Clearly, the hope of patching up Jewish support for colonial Israel is one of J Street's main attractions in Washington.

"Getting Israel another thirty F-16s won't help us combat the legitimacy issue [with] people who are trying to undermine the right of Israel to have a state." Luria [Isaac Luria, J Street's campaigns director] says. "Jews need a state. And that legitimacy window--the cracks in that window are getting wider. They're dangerous. Dangerous." (Weiss and Horowitz, The Nation)
Now, after I wrote the above, Max Ajl wrote in a comment to my previous entry that
...the "left wing" of the speakers was different from the "left wing" of the attendees. I can't make a claim to social-scientific sampling, but a good chunk of the people I talked to were far, far to the left of the (on the whole atrocious and dumb) speakers. Kids my age (I'm 25) or a bit older or younger, one-staters, Jewish kids who had been to the West Bank, even the editor of, a bit older than me, and far more critical than I expected. I don't know how large a component of young American Jewry this was, but I do think there's a generational shift going on, and it's an important one. This is to say nothing of older people I knew who were there, also
one-staters. Yoffie attacked Goldstone. He was also booed publicly. I agree with the notion that we're not seeing the transcendence of Zionism that we'd both, I'm sure, like to see. But withdrawal begins in steps. I don't know who Yglesias or twerps like Ezra Klein speak for. Not for me, and I don't know any young people that read them either...
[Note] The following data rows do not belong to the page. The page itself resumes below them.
What follows belongs to an exercise in optimizing a design on an open flow for small area, a short achievable clock period and few clock cycles per item; a production flow would make more cautious choices.
In this exercise RTL edits were held to simulation tests only and were not proved equivalent to the original.

$ cat design/flow/standard.sh
#!/bin/bash
# synth_recipe.tcl (not shown) runs the flow's synth.tcl, then flattens the netlist and writes it again
# the make line also repeats each setting of config.mk as NAME=value (left out here)
make -C /OpenROAD-flow-scripts/flow DESIGN_CONFIG=/design/flow/config.mk WORK_HOME=/design/flow/orfs CLKGATE_MAP_FILE= SYNTH_SCRIPT=/design/flow/synth_recipe.tcl "${@:-finish}"
$ cat design/flow/constraint.sdc
create_clock -name core_clock -period 24.0 [get_ports {clk}]
set_input_delay 4.8000 -clock core_clock [delete_from_list [all_inputs] [get_ports {clk}]]
set_output_delay 4.8000 -clock core_clock [all_outputs]
set_load 0.01 [all_outputs]
$ cat design/flow/config.mk
export PLATFORM = sky130hd
export DESIGN_NAME = ltae_lut
export DESIGN_NICKNAME = ltae_lut
export VERILOG_FILES = /design/flow/design.v
export SDC_FILE = /design/flow/constraint.sdc
export NUM_CORES = 4
export LEC_CHECK = 0
export ABC_AREA = 1
export CAP_MARGIN = 40
export CORE_MARGIN = 2
export CORE_UTILIZATION = 45
export SLEW_MARGIN = 40
export SYNTH_MEMORY_MAX_BITS = 65536
$ cat design/flow/design.v
module ltae_fpack (
    input  wire        sa,
    input  wire [7:0]  ea,
    input  wire [25:0] qt,
    input  wire        j,
    output wire [7:0]  idx,
    output wire        dom
);
    wire        hi   = qt[25] | (j & (&qt[24:0]));
    wire        inc1 = qt[0] | j;
    wire        inc2 = qt[1] | (qt[0] & j);
    wire [23:0] p1, p2;
    ltae_inc #(24) u_i1 (.a(qt[24:1]), .y(p1));
    ltae_inc #(24) u_i2 (.a(qt[25:2]), .y(p2));
    wire [24:0] mw   = hi ? {(inc2 ? p2 : qt[25:2]), 1'b0}
                          : {1'b0, (inc1 ? p1 : qt[24:1])};
    wire        tiny = (ea < 8'd97);                       
    assign dom = (ea >= 8'd250) | ((ea == 8'd249) & hi);   
    wire [7:0]  sh   = ea - 8'd97;
    wire [55:0] wide = {31'd0, mw} << sh;
    wire [32:0] G    = wide[55:23];
    wire        st   = |wide[22:0];
    wire [7:0]  fl   = G[32:25];
    wire [24:0] h    = G[24:0];
    wire [7:0]  fl1, nf1;
    ltae_inc #(8) u_i3 (.a(fl), .y(fl1));
    wire [7:0]  ipos = (&h[24:9]) ? fl1 : fl;
    wire [7:0]  nf   = ~fl;
    wire [8:0]  lo   = h[8:0];
    reg         c_lo;
    always @* begin
        casez (nf)
            8'b1???????: c_lo = (lo[8] == 1'b0)  | ((lo == 9'h100) & ~st);
            8'b01??????: c_lo = (lo[8:7] == 2'd0) | ((lo == 9'h080) & ~st);
            8'b001?????: c_lo = (lo[8:6] == 3'd0) | ((lo == 9'h040) & ~st);
            8'b0001????: c_lo = (lo[8:5] == 4'd0) | ((lo == 9'h020) & ~st);
            8'b00001???: c_lo = (lo[8:4] == 5'd0) | ((lo == 9'h010) & ~st);
            8'b000001??: c_lo = (lo[8:3] == 6'd0) | ((lo == 9'h008) & ~st);
            8'b0000001?: c_lo = (lo[8:2] == 7'd0) | ((lo == 9'h004) & ~st);
            8'b00000001: c_lo = (lo[8:1] == 8'd0) | ((lo == 9'h002) & ~st);
            default:     c_lo = (lo == 9'd0)      | ((lo == 9'h001) & ~st);
        endcase
    end
    wire        c    = (h[24:9] == 16'd0) & c_lo;
    ltae_inc #(8) u_i4 (.a(nf), .y(nf1));
    wire [7:0]  ineg = c ? nf1 : nf;
    assign idx = tiny ? 8'd0 : (sa ? ineg : ipos);
endmodule
module ltae_fmul (
    input  wire [23:0] x,
    input  wire [23:0] y,
    output wire [47:0] p
);
    localparam NR = 13;                        
    wire [26:0] yy = {2'b00, y, 1'b0};
    wire [47:0] row [0:NR+1];
    reg  [47:0] negs;
    reg  [47:0] K;
    integer i;
    genvar g;
    generate
        for (g = 0; g < NR; g = g + 1) begin : pp
            wire [2:0]  b    = yy[2*g+2:2*g];
            wire        neg  = b[2];
            wire        one  = b[1] ^ b[0];
            wire        two  = (b == 3'b011) | (b == 3'b100);
            wire [24:0] raw  = ({25{one}} & {1'b0, x}) | ({25{two}} & {x, 1'b0});
            wire [25:0] r    = {~neg, raw ^ {25{neg}}};
            wire [73:0] sh   = {48'd0, r} << (2 * g);
            assign row[g] = sh[47:0];
        end
    endgenerate
    always @* begin
        negs = 48'd0;
        K = 48'd0;
        for (i = 0; i < NR; i = i + 1) begin
            negs[2*i] = yy[2*i+2];
            K = K - (48'd1 << (25 + 2*i));
        end
    end
    assign row[NR]   = negs;
    assign row[NR+1] = K;
    function [95:0] csa;
        input [47:0] a, b, c;
        begin
            csa = {((a & b) | (a & c) | (b & c)) << 1, a ^ b ^ c};
        end
    endfunction
    wire [47:0] l1 [0:9];
    wire [47:0] l2 [0:6];
    wire [47:0] l3 [0:4];
    wire [47:0] l4 [0:3];
    wire [47:0] l5 [0:2];
    wire [47:0] l6 [0:1];
    assign {l1[1], l1[0]} = csa(row[0],  row[1],  row[2]);
    assign {l1[3], l1[2]} = csa(row[3],  row[4],  row[5]);
    assign {l1[5], l1[4]} = csa(row[6],  row[7],  row[8]);
    assign {l1[7], l1[6]} = csa(row[9],  row[10], row[11]);
    assign {l1[9], l1[8]} = csa(row[12], row[13], row[14]);
    assign {l2[1], l2[0]} = csa(l1[0], l1[1], l1[2]);
    assign {l2[3], l2[2]} = csa(l1[3], l1[4], l1[5]);
    assign {l2[5], l2[4]} = csa(l1[6], l1[7], l1[8]);
    assign l2[6] = l1[9];
    assign {l3[1], l3[0]} = csa(l2[0], l2[1], l2[2]);
    assign {l3[3], l3[2]} = csa(l2[3], l2[4], l2[5]);
    assign l3[4] = l2[6];
    assign {l4[1], l4[0]} = csa(l3[0], l3[1], l3[2]);
    assign l4[2] = l3[3];
    assign l4[3] = l3[4];
    assign {l5[1], l5[0]} = csa(l4[0], l4[1], l4[2]);
    assign l5[2] = l4[3];
    assign {l6[1], l6[0]} = csa(l5[0], l5[1], l5[2]);
    assign p = l6[0] + l6[1];
endmodule
module ltae_fmul_rnd (
    input  wire [47:0] p,
    input  wire [9:0]  e,         
    output wire [31:0] y
);
    wire        hi   = p[47];
    wire [23:0] m    = hi ? p[47:24] : p[46:23];
    wire        g    = hi ? p[23] : p[22];
    wire        st   = hi ? (|p[22:0]) : (|p[21:0]);
    wire        up   = g & (st | m[0]);
    wire [23:0] m1, m0;
    ltae_inc #(24) u_i1 (.a(p[47:24]), .y(m1));
    ltae_inc #(24) u_i0 (.a(p[46:23]), .y(m0));
    wire [23:0] mr   = up ? (hi ? m1 : m0) : m;
    wire [9:0]  er   = e + {9'd0, hi} + {9'd0, up & (&m)};
    wire        ovf  = ~er[9] & (er[8] | (er[7:0] == 8'hFF));
    assign y = ovf ? 32'h7F800000 : {1'b0, er[7:0], mr[22:0]};
endmodule
module ltae_fadd (
    input  wire [31:0] a,
    input  wire [31:0] b,
    output wire [31:0] y
);
    wire [7:0]  ea   = a[30:23], eb = b[30:23];
    wire        ge   = (ea >= eb);
    wire [7:0]  dab  = ea - eb;
    wire [7:0]  dba  = eb - ea;
    wire        x_inf = (ea == 8'hFF) | (eb == 8'hFF);
    wire [26:0] ma   = {ea != 8'd0, a[22:0], 3'b000};
    wire [26:0] mb   = {eb != 8'd0, b[22:0], 3'b000};
    wire [27:0] sum;
    ltae_fadd_al u_al (.mx(ge ? ma : mb), .mz(ge ? mb : ma), .d(ge ? dab : dba), .sum(sum));
    wire [7:0]  ex   = ge ? ea : eb;
    wire        c    = sum[27];
    wire [23:0] m    = c ? sum[27:4] : sum[26:3];
    wire        g    = c ? sum[3] : sum[2];
    wire        st   = c ? (|sum[2:0]) : (|sum[1:0]);
    wire        up   = g & (st | m[0]);
    wire [23:0] m1;
    ltae_inc #(24) u_i (.a(m), .y(m1));
    wire [23:0] mr   = up ? m1 : m;
    wire [8:0]  e    = {1'b0, ex} + {8'd0, c} + {8'd0, up & (&m)};
    wire        ovf  = (e >= 9'd255);
    assign y = (x_inf | ovf) ? 32'h7F800000 : {1'b0, e[7:0], mr[22:0]};
endmodule
module ltae_fadd_al (
    input  wire [26:0] mx,
    input  wire [26:0] mz,
    input  wire [7:0]  d,
    output wire [27:0] sum
);
    reg  [4:0]  tz;                        
    integer     i;
    always @* begin
        tz = 5'd24;
        for (i = 26; i >= 3; i = i - 1)
            if (mz[i]) tz = i[4:0] - 5'd3;
    end
    wire        far  = (d > 8'd26);
    wire [26:0] mzs  = far ? 27'd0 : (mz >> d[4:0]);
    wire        stk  = (tz != 5'd24) & (far | ({3'd0, d[4:0]} > {3'd0, tz} + 8'd3));
    assign sum = {1'b0, mx} + {1'b0, mzs[26:1], mzs[0] | stk};
endmodule
module ltae_inc #(parameter W = 24) (
    input  wire [W-1:0] a,
    output wire [W-1:0] y
);
    genvar i;
    assign y[0] = ~a[0];
    generate
        for (i = 1; i < W; i = i + 1) begin : b
            assign y[i] = a[i] ^ (&a[i-1:0]);
        end
    endgenerate
endmodule
module ltae_div100 (
    input  wire [7:0]  eu,        
    input  wire [25:0] qt,
    output wire [31:0] y
);
    localparam [63:0] JT = 64'hDAD6B6B5AD6D6B5A;    
    wire [5:0]  q6   = qt[5:0];
    wire        j    = JT[q6];
    wire        rnz  = (q6 != 6'd0) & (q6 != 6'd63);   
    wire        b0 = qt[0], b1 = qt[1], b2 = qt[2];
    wire        inc1 = j ? (b0 | rnz | b1) : (b0 & (rnz | b1));
    wire        inc2 = j ? ((b1 & b0) | (b1 & ~b0) | (~b1 & b0 & (rnz | b2)))
                         : (b1 & (b0 | rnz | b2));
    wire        hi   = qt[25] | (j & (&qt[24:0]));
    wire [23:0] p1, p2;
    ltae_inc #(24) u_i1 (.a(qt[24:1]), .y(p1));
    ltae_inc #(24) u_i2 (.a(qt[25:2]), .y(p2));
    wire [23:0] mr   = hi ? (inc2 ? p2 : qt[25:2])
                          : (inc1 ? p1 : qt[24:1]);   
    wire [7:0]  e    = eu - (hi ? 8'd6 : 8'd7);
    assign y = {1'b0, e, mr[22:0]};
endmodule
module ltae_div2pi_fix (
    input  wire [25:0] qt,
    output wire        j
);
    localparam [24:0] MC = 25'd13176795;           
    localparam [24:0] KC = 25'd4 + 25'h0FFFFFF + 25'h007FFFF + 25'h000FFFF + 25'h0000FFF;
    wire [24:0] t  = qt[24:0];
    wire [24:0] nt = ~t;
    function [49:0] csa;
        input [24:0] a, b, c;
        begin
            csa = {((a & b) | (a & c) | (b & c)) << 1, a ^ b ^ c};
        end
    endfunction
    wire [24:0] r0 = t, r1 = t << 2, r2 = t << 5, r3 = t << 22;
    wire [24:0] r4 = nt << 24, r5 = nt << 19, r6 = nt << 16, r7 = nt << 12, r8 = KC;
    wire [24:0] a0, a1, a2, a3, a4, a5, b0, b1, b2, b3, c0, c1, d0, d1;
    assign {a1, a0} = csa(r0, r1, r2);
    assign {a3, a2} = csa(r3, r4, r5);
    assign {a5, a4} = csa(r6, r7, r8);
    assign {b1, b0} = csa(a0, a1, a2);
    assign {b3, b2} = csa(a3, a4, a5);
    assign {c1, c0} = csa(b0, b1, b2);
    assign {d1, d0} = csa(c0, c1, b3);
    wire [24:0] rem = d0 + d1;                     
    assign j = (rem >= MC);
endmodule
module ltae_fastchk (
    input  wire [47:0] p,
    input  wire [2:0]  zs,
    output wire [6:0]  n,
    output wire        ok
);
    wire [19:0] w  = p[47:28] >> zs;              
    wire [7:0]  ni = w[19:12];
    wire [11:0] fr = w[11:0];
    assign n  = ni[6:0];
    assign ok = (ni != 8'd0) & (ni <= 8'd99) & (fr != 12'd0) & (fr != 12'hFFF);
endmodule
module ltae_rom_sin (
    input  wire [6:0]  idx,
    output wire [30:0] val
);
    localparam [4095:0] TAB = 4096'h0000000000000000000000000000000000000000000000000000000000000000000000000000000000000000000000000000000000000000000000000000000000000000000000000000000000000000000000000000000000000000000000000000000000000000000000000000000000000000000000000000000000000000000000000000000000000000000000000000000000000000000000000000000000000000000000000000000000000000000000000000000000000000000000000000000000000000000000000000000000000000000000000000000000000000000000000000000000000000000000000000000000000000000000003F8000003F7FEC433F7FB10F3F7F4E6D3F7EC46D3F7E13243F7D3AAC3F7C3B283F7B14BE3F79C79D3F7853F83F76BA073F74FA0B3F7314473F7109083F6ED89E3F6C835E3F6A09A73F676BD83F64AA593F61C5983F5EBE053F5B941A3F5848533F54DB313F514D3D3F4D9F023F49D1123F45E4033F41D8703F3DAEF93F3968423F3504F33F3085BB3F2BEB4A3F2736563F2267993F1D7FD13F187FC03F13682A3F0E39DA3F08F59B3F039C3D3EFC5D273EF15AEA3EE633753EDAE8803ECF7BCA3EC3EF153EB8442A3EAC7CD43EA09AE53E94A0313E888E933E78CFCC3E605C133E47C5C23E2F10A23E1640833DFAB2733DC8BD363D96A9053D48FB303CC90AB000000000;
    assign val = TAB[{idx, 5'd0} +: 31];
endmodule
module ltae_rom_pow10 (
    input  wire [4:0]  k,
    output wire [31:0] val
);
    localparam [1023:0] TAB = 1024'h0000000000000000000000000000000000000000000000000000000000000000000000000000000000000000000000005F0AC7235D5E0B6B5BB1A2BC5A0E1BCA58635FA956B5E621551184E75368D4A551BA43B7501502F94E6E6B284CBEBC204B1896804974240047C35000461C4000447A000042C80000412000003F800000;
    assign val = TAB[{k, 5'd0} +: 32];
endmodule
module ltae_fastk (
    input  wire [30:0] u,
    output reg  [4:0]  k,
    output reg  [23:0] ck,
    output wire [2:0]  zs
);
    reg [7:0] zc;
    always @* begin
        k = 5'd1; ck = 24'd0; zc = 8'd0;
        if (u >= 31'h7E967699) begin k = 5'd19; ck = 24'hD9C7DD; zc = 8'd4; end
        else if (u >= 31'h7B4097CE) begin k = 5'd18; ck = 24'hAA2425; zc = 8'd253; end
        else if (u >= 31'h77F684DF) begin k = 5'd17; ck = 24'h84EC3D; zc = 8'd246; end
        else if (u >= 31'h749DC5AE) begin k = 5'd16; ck = 24'hCFB11F; zc = 8'd240; end
        else if (u >= 31'h7149F2CA) begin k = 5'd15; ck = 24'hA24260; zc = 8'd233; end
        else if (u >= 31'h6E013F39) begin k = 5'd14; ck = 24'hFD87B6; zc = 8'd227; end
        else if (u >= 31'h6AA56FA6) begin k = 5'd13; ck = 24'hC61206; zc = 8'd220; end
        else if (u >= 31'h6753C21C) begin k = 5'd12; ck = 24'h9ABE15; zc = 8'd213; end
        else if (u >= 31'h64078678) begin k = 5'd11; ck = 24'hF1C901; zc = 8'd207; end
        else if (u >= 31'h60AD78EC) begin k = 5'd10; ck = 24'hBCE508; zc = 8'd200; end
        else if (u >= 31'h5D5E0B6B) begin k = 5'd9; ck = 24'h9392EF; zc = 8'd193; end
        else if (u >= 31'h5A0E1BCA) begin k = 5'd8; ck = 24'hE69595; zc = 8'd187; end
        else if (u >= 31'h56B5E621) begin k = 5'd7; ck = 24'hB424DC; zc = 8'd180; end
        else if (u >= 31'h5368D4A5) begin k = 5'd6; ck = 24'h8CBCCC; zc = 8'd173; end
        else if (u >= 31'h501502F9) begin k = 5'd5; ck = 24'hDBE6FF; zc = 8'd167; end
        else if (u >= 31'h4CBEBC20) begin k = 5'd4; ck = 24'hABCC77; zc = 8'd160; end
        else if (u >= 31'h49742400) begin k = 5'd3; ck = 24'h8637BD; zc = 8'd153; end
        else if (u >= 31'h461C4000) begin k = 5'd2; ck = 24'hD1B717; zc = 8'd147; end
    end
    assign zs = zc[2:0] - u[25:23];
endmodule
module ltae_rom_sqrt (
    input  wire [6:0]  idx,
    output wire [31:0] val
);
    localparam [4095:0] TAB = 4096'h00000000000000000000000000000000000000000000000000000000000000000000000000000000000000000000000000000000000000000000000000000000000000000000000000000000000000000000000000000000000000000000000000000000000000000000000000000000411F32AF411E6455411D94EC411CC471411BF2DF411B2032411A4C65411977744118A15A4117CA114116F196411617E341153CF2411460BE411383414112A4764111C4564110E2DC41100000410F1BBD410E360B410D4EE4410C6641410B7C1A410A90674109A3204108B43D4107C3B64106D1824105DD984104E7EE4103F07B4102F7344101FC104100FF024100000040FDFDFC40FBF7DF40F9ED9140F7DEF640F5CBF240F3B46A40F1983E40EF775140ED517F40EB26A940E8F6A940E6C15A40E4869540E2463040E0000040DDB3D740DB618640D908D940D6A99B40D4439540D1D68940CF623A40CCE66540CA62C240C7D70640C542E140C2A5FE40C0000040BD508740BA972840B7D37540B504F340B22B2040AF456F40AC534540A953FD40A646E140A32B2B40A00000409CC47140997774409617E34092A476408F1BBD408B7C1A4087C3B64083F07B408000004077DEF6406F77514066C15A405DB3D740544395404A62C240400000403504F3402953FD401CC471400F1BBD400000003FDDB3D73FB504F33F80000000000000;
    assign val = TAB[{idx, 5'd0} +: 32];
endmodule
I don't deny that, and obviously I wasn't there and I trust Max's impression, and others had similar impressions. So let me clarify. I do not deny that there is meaningful change in Jewish attitudes towards Israel lately. I think the change is undeniable and a good development. And to the extent that J Street simply provided a mixer for young Jews to realize that their disenchantment with Israel is more widespread than they thought, that is awesome. The problem is that J Street was not formed to express that change in attitudes nor to bring that change to political maturity. It was formed to capitalize on that change by blocking it, taming it, and bringing it back into line, the line of marrying support for colonialism in Palestine with U.S. ruling class interests. The most optimistic analysis I can take seriously is Adam Horowitz's quote from Rabbi Brant Rosen:
Rabbi Brant Rosen, who I had the honor of finally meeting in person, observed that J Street has opened a Pandora's box in promoting dissent while trying to manage it. He doubted it could be controlled once the box was opened. (Mondoweiss)
May that be true! But Pandora boxes have been closed before. I would like to hear from the people who found J Street so exciting that they are thinking harder about how to draw from this particular Pandora box and how to keep its lid open despite, not thanks to, J Street, and not assuming that the mere existence of that much positive energy guarantees a good continuation.